According to our research, epistemic fluency is effectively employing multiple approaches and frameworks to create and validate knowledge. They include various scientific practices such as laboratory work, Labster simulations, and long exams. Engaging in these activities helps students acquire scientific knowledge and skills related to scientific goals and practices, literacy, inquiry, problem-solving, and metacognition. Moreover, epistemic fluency boosts students' self-efficacy and attitudes. Students who attain this fluency can blend knowledge from diverse sources and perspectives, promoting multidisciplinary approaches to creativity and problem-solving. They perceive complex issues as opportunities for problem-solving and equip themselves with the skills and knowledge essential for successfully addressing the challenges of knowledge production. These students develop adaptability, intellectual agility, and a dedication to lifelong learning, ultimately contributing to their personal growth and societal progress.

Teachers can improve their teaching methods by adjusting them to help students feel more confident in their abilities and develop a deeper understanding of the subject matter. It requires investing in faculty development programs to develop creative instructional models and utilizing digital platforms such as virtual laboratories to enhance meaningful learning experiences. In addition, educators have the opportunity to highlight the importance of hard work, determination, and self-confidence in the achievement of students. Meanwhile, curriculum designers can create educational experiences that foster academic and social-emotional development. Policymakers must give utmost importance to comprehensive education programs that not only focus on academic success but also cater to the well-being of students. By doing so, learners will be equipped with the necessary skills to navigate the challenges of the contemporary world confidently and resiliently.

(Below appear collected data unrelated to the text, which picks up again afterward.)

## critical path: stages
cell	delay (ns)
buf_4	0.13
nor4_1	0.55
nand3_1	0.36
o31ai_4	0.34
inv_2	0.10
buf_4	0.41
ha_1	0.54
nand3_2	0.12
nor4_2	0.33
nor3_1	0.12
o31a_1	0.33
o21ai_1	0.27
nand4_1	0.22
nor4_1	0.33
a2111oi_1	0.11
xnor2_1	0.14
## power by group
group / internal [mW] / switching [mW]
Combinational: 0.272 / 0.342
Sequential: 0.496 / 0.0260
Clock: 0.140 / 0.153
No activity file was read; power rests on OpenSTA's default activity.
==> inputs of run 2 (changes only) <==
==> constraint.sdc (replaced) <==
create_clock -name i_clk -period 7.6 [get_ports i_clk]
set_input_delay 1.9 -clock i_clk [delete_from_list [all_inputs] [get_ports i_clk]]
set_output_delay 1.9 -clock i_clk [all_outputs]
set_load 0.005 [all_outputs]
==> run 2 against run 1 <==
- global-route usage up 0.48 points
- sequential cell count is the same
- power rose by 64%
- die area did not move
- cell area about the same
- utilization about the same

On the other hand, our study is constrained by the specific context in which we are examining the use of virtual laboratories to assess epistemic fluency. We approach flipped learning as a cutting-edge method of instruction, utilizing virtual environments to present an alternative representation of reality (i.e. face-to-face interaction) via digital platforms. Our design is focused on the interaction within the Botany lab course, specifically targeting first-year students. While we considered the students' various learning styles, their purpose merely acted as replicates in the implementation of our innovation. The focus of our study is to investigate the impact of different learning styles on cognition and epistemic fluency. We aim to comprehend how diverse instructional methods influence students' ability to assimilate and put knowledge into practice. By thoroughly examining individuals' learning preferences and the development of their cognitive abilities, we seek to identify effective methods for promoting a deep understanding of knowledge across various educational environments.

In future research, it would be beneficial to investigate the expression of epistemic fluency across learning preferences. Understanding how these preferences affect knowledge acquisition and application can provide valuable insights for tailoring instructional approaches to meet the diverse needs of students. It is essential to thoroughly examine the factors influencing the development of epistemic fluency, including students' demographic characteristics such as age, gender, socioeconomic background, and cultural context. Understanding these dynamics can empower educators to create inclusive and highly effective educational experiences. For instance, by incorporating teaching practices that respect different cultures and leveraging adaptive learning technologies, educators can effectively address the specific needs of students from diverse backgrounds, leading to increased student engagement and improved academic performance. Further research can enrich our understanding of education by thoroughly exploring the intersection between different learning styles and demographics. This enhanced understanding can guide the development of a more sophisticated approach to education to promote equal opportunities and achieve exceptional learning outcomes for all.